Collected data
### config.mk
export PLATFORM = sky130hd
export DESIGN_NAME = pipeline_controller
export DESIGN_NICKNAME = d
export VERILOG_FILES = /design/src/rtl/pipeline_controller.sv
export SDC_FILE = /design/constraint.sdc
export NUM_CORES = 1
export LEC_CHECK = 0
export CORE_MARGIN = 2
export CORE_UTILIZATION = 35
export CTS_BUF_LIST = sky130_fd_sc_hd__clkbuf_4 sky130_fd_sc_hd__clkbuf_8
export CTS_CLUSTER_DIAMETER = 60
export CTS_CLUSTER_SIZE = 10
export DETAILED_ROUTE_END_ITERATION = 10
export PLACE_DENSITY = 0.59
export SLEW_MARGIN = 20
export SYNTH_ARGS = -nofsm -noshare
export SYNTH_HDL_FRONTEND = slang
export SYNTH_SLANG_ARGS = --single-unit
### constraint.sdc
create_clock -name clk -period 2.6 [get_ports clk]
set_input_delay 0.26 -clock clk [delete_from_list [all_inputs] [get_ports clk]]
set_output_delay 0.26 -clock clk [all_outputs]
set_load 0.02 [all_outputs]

# REQUIREMENT:
The expected response is every record, reproduced word for word.

# ANSWER SPACE:
### config.mk
export PLATFORM = sky130hd
export DESIGN_NAME = pipeline_controller
export DESIGN_NICKNAME = d
export VERILOG_FILES = /design/src/rtl/pipeline_controller.sv
export SDC_FILE = /design/constraint.sdc
export NUM_CORES = 1
export LEC_CHECK = 0
export CORE_MARGIN = 2
export CORE_UTILIZATION = 35
export CTS_BUF_LIST = sky130_fd_sc_hd__clkbuf_4 sky130_fd_sc_hd__clkbuf_8
export CTS_CLUSTER_DIAMETER = 60
export CTS_CLUSTER_SIZE = 10
export DETAILED_ROUTE_END_ITERATION = 10
export PLACE_DENSITY = 0.59
export SLEW_MARGIN = 20
export SYNTH_ARGS = -nofsm -noshare
export SYNTH_HDL_FRONTEND = slang
export SYNTH_SLANG_ARGS = --single-unit
### constraint.sdc
create_clock -name clk -period 2.6 [get_ports clk]
set_input_delay 0.26 -clock clk [delete_from_list [all_inputs] [get_ports clk]]
set_output_delay 0.26 -clock clk [all_outputs]
set_load 0.02 [all_outputs]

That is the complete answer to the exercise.